What is being asked >> Your answer should consist of the lines in the data below that contain "source".

Given entries >>
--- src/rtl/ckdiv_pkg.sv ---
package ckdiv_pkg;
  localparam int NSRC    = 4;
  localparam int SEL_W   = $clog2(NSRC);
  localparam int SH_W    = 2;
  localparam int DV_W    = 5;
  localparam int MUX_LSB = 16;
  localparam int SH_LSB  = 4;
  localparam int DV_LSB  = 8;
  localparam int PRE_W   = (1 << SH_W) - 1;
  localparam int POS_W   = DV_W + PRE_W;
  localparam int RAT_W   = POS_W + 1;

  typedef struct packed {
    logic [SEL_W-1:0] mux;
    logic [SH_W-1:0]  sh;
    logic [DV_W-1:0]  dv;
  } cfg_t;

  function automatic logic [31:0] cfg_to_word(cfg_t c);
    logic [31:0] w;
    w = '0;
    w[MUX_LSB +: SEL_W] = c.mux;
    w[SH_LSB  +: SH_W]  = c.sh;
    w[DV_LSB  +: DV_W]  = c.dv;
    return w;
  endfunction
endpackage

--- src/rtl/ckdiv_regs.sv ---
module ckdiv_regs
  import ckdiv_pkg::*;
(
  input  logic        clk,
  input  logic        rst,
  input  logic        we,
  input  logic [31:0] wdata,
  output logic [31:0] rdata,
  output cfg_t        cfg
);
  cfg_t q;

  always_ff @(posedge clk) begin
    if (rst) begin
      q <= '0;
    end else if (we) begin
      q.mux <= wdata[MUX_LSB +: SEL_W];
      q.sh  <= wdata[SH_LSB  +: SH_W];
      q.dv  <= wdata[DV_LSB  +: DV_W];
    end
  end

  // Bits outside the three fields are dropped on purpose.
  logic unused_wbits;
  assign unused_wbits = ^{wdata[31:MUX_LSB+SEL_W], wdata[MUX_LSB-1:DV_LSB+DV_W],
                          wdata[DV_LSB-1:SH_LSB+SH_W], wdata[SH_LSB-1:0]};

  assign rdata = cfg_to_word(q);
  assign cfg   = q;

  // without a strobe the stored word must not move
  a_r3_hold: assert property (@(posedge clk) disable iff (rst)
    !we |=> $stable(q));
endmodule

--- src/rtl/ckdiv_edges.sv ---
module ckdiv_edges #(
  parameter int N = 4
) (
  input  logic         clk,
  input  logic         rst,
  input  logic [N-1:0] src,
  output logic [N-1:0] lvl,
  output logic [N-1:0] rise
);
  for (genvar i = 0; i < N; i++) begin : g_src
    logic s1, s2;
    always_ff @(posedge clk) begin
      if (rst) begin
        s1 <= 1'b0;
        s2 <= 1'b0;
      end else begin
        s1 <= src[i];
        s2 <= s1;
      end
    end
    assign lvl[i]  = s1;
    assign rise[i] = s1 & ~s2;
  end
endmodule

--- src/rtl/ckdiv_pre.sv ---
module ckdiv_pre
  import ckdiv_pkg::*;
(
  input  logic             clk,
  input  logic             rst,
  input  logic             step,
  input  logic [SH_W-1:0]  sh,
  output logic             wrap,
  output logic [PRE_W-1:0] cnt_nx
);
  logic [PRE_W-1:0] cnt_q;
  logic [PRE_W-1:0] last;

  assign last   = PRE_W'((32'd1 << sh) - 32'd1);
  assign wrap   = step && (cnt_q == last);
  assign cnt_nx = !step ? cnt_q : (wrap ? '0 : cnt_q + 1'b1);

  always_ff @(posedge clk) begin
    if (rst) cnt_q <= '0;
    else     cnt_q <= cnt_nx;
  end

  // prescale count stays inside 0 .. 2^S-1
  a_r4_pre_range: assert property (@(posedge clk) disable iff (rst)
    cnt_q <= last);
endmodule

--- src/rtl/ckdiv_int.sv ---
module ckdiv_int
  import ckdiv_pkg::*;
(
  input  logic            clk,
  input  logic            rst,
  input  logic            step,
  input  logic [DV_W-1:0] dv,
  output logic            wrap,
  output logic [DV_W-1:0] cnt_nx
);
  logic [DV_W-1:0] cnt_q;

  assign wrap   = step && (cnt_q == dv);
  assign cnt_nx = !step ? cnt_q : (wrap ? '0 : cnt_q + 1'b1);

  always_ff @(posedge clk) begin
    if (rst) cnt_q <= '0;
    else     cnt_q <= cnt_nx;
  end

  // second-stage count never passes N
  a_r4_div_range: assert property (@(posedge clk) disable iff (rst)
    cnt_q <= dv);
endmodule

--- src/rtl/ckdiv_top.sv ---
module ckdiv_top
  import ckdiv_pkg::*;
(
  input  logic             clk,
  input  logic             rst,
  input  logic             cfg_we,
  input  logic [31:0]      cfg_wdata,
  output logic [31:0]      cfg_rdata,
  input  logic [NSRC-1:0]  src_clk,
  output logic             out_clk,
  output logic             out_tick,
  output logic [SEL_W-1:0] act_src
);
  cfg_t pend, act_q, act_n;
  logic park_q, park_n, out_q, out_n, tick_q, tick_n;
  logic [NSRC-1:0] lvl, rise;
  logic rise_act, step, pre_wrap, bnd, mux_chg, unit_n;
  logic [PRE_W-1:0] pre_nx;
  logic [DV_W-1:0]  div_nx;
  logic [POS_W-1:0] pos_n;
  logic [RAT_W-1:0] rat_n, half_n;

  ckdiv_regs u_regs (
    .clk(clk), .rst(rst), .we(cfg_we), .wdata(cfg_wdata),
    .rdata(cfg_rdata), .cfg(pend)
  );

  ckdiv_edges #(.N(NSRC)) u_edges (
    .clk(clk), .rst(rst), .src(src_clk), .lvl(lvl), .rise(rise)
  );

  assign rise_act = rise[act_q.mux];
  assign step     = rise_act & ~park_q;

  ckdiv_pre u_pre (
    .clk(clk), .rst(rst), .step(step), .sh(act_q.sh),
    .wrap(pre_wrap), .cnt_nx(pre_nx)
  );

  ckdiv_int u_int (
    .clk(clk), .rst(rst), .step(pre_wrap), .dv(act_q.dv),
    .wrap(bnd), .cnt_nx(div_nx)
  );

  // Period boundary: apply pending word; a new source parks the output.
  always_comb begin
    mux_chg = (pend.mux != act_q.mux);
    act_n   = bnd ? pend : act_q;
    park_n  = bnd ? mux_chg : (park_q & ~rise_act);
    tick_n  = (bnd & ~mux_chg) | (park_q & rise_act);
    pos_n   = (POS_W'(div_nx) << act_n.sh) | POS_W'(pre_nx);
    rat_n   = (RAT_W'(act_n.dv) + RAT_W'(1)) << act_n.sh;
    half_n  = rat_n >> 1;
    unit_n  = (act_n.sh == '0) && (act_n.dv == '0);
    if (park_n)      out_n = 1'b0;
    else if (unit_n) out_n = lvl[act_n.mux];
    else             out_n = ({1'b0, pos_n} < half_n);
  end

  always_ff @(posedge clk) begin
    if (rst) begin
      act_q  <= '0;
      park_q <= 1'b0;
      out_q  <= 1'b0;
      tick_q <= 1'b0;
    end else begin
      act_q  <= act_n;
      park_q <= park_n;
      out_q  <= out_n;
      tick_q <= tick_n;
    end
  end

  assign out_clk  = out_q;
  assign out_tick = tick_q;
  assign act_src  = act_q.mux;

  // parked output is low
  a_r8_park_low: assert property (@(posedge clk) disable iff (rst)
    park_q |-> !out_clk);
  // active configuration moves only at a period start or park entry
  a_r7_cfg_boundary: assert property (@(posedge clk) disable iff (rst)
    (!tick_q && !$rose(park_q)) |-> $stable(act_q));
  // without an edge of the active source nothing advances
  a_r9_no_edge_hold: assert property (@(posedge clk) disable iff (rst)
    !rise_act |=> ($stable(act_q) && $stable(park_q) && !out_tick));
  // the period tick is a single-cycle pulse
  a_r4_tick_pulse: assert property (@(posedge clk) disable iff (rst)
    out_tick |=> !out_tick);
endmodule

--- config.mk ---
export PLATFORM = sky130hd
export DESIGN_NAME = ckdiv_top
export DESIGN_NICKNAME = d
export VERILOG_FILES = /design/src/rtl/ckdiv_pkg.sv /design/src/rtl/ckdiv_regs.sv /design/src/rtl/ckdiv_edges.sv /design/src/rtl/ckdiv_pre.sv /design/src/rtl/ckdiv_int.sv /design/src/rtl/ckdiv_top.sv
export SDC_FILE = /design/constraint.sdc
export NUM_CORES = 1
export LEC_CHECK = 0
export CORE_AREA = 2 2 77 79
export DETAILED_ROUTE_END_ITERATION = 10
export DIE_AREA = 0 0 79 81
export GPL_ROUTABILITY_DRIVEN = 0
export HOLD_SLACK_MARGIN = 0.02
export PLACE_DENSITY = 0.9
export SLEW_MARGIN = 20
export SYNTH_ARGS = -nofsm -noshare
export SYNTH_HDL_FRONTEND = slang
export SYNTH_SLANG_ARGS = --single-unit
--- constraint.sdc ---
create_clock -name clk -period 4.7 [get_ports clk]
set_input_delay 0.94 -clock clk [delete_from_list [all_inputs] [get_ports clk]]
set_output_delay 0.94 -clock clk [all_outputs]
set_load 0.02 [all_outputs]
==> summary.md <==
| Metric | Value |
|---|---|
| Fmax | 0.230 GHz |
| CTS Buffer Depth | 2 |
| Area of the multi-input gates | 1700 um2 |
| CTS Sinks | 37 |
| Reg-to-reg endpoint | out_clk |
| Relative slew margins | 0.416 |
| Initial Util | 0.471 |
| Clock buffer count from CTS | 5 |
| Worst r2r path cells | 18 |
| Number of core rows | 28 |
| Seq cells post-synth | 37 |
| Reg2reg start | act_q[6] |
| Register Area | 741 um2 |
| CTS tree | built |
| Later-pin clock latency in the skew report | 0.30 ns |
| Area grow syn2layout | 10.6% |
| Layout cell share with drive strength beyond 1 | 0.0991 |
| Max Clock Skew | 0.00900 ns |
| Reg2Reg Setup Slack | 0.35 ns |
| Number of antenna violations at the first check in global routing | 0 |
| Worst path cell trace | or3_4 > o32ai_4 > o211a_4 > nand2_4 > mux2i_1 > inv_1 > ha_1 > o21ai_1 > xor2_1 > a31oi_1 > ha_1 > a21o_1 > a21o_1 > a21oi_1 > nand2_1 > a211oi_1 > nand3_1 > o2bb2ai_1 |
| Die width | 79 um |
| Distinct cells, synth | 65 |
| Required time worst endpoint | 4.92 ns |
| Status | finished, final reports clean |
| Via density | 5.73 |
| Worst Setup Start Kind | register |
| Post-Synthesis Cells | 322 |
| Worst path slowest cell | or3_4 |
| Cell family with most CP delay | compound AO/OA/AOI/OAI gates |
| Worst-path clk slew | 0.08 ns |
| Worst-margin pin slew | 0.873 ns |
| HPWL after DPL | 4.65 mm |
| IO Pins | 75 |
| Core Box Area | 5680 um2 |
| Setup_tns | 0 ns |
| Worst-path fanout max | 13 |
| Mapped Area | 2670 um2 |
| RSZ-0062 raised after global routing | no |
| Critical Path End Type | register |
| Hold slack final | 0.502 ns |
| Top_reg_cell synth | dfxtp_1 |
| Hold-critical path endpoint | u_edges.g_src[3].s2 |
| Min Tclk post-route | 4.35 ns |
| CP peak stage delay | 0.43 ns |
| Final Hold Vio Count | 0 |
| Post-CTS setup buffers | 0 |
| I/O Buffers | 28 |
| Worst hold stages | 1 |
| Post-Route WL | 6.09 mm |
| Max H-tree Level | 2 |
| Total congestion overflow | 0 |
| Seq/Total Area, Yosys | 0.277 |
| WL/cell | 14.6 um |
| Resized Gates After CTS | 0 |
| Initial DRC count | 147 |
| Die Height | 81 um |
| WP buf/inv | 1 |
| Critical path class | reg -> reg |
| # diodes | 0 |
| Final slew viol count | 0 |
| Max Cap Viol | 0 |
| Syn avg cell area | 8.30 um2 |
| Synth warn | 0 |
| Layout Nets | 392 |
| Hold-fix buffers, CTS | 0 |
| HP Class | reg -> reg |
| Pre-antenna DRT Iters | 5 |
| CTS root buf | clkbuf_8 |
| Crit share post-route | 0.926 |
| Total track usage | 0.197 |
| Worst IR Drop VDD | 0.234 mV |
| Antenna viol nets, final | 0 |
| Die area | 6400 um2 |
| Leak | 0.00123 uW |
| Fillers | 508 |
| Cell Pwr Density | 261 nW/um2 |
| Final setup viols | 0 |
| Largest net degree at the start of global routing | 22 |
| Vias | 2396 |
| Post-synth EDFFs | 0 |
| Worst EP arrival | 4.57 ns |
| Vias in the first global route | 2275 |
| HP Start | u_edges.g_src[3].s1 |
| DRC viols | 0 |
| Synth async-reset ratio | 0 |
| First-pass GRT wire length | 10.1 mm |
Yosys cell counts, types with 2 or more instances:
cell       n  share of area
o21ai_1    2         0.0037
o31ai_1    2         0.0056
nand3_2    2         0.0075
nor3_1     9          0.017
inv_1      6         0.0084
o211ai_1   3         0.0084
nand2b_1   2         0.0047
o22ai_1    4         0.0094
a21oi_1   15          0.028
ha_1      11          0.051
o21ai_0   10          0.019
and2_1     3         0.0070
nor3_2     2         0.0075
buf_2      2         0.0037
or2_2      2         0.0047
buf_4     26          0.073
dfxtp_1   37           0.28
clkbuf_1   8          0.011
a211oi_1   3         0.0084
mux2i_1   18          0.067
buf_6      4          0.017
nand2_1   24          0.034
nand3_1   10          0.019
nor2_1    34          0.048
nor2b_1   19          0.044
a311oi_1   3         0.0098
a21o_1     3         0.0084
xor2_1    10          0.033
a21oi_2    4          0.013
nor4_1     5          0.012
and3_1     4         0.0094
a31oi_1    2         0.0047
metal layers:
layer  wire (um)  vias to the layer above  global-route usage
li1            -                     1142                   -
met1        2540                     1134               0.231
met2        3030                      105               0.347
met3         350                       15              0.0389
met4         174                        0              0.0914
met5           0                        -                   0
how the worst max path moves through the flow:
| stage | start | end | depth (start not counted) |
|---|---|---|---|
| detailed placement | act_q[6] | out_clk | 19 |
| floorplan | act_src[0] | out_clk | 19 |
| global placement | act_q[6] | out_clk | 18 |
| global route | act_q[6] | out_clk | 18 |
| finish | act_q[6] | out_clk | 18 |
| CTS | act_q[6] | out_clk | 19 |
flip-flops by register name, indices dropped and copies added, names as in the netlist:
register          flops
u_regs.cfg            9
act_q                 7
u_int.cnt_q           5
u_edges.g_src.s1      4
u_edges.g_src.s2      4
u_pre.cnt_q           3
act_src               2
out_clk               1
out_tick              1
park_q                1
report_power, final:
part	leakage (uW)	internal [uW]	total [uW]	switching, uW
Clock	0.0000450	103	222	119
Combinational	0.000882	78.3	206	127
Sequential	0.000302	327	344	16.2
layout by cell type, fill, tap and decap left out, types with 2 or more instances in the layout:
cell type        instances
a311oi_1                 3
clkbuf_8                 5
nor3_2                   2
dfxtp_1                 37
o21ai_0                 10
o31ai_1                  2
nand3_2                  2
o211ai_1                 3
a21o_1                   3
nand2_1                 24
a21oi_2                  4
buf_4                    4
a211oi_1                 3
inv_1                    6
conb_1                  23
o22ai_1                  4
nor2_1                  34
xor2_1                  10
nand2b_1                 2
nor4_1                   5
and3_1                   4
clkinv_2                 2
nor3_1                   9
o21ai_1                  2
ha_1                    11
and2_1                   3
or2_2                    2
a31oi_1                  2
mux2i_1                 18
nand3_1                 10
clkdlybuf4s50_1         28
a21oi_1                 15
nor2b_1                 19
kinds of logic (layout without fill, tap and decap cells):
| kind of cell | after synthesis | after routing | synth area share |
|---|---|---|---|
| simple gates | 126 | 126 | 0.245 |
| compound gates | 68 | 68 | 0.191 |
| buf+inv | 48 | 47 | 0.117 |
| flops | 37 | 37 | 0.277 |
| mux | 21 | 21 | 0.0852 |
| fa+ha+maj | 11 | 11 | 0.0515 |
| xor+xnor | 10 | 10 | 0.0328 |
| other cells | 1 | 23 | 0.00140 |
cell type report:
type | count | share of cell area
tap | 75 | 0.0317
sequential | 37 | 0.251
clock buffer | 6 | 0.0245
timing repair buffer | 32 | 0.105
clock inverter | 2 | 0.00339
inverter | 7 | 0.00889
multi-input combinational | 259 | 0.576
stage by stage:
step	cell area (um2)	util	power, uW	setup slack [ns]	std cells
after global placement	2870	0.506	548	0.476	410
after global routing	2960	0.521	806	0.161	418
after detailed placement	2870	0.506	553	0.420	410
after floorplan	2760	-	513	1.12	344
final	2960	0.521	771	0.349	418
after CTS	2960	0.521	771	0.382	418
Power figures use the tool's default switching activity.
* * *
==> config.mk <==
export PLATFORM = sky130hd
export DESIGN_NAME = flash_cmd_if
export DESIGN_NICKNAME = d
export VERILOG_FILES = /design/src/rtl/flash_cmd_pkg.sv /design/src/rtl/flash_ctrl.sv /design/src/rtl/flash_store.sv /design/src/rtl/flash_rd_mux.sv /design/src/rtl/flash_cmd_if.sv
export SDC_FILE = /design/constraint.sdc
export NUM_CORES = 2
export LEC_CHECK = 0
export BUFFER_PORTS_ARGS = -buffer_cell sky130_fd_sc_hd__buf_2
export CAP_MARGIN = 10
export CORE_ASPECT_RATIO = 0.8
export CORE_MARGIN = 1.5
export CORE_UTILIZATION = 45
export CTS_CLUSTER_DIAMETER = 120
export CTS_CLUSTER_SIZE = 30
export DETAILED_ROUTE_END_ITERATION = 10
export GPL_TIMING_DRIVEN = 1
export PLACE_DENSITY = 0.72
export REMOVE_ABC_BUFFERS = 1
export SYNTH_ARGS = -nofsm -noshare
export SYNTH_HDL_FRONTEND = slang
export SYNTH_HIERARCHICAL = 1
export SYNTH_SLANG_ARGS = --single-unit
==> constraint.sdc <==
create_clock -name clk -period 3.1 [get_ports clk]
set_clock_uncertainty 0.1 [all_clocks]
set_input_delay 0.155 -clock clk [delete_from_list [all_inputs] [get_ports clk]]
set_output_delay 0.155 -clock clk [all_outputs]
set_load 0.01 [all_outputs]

Answer below >>
  // Period boundary: apply pending word; a new source parks the output.
  // without an edge of the active source nothing advances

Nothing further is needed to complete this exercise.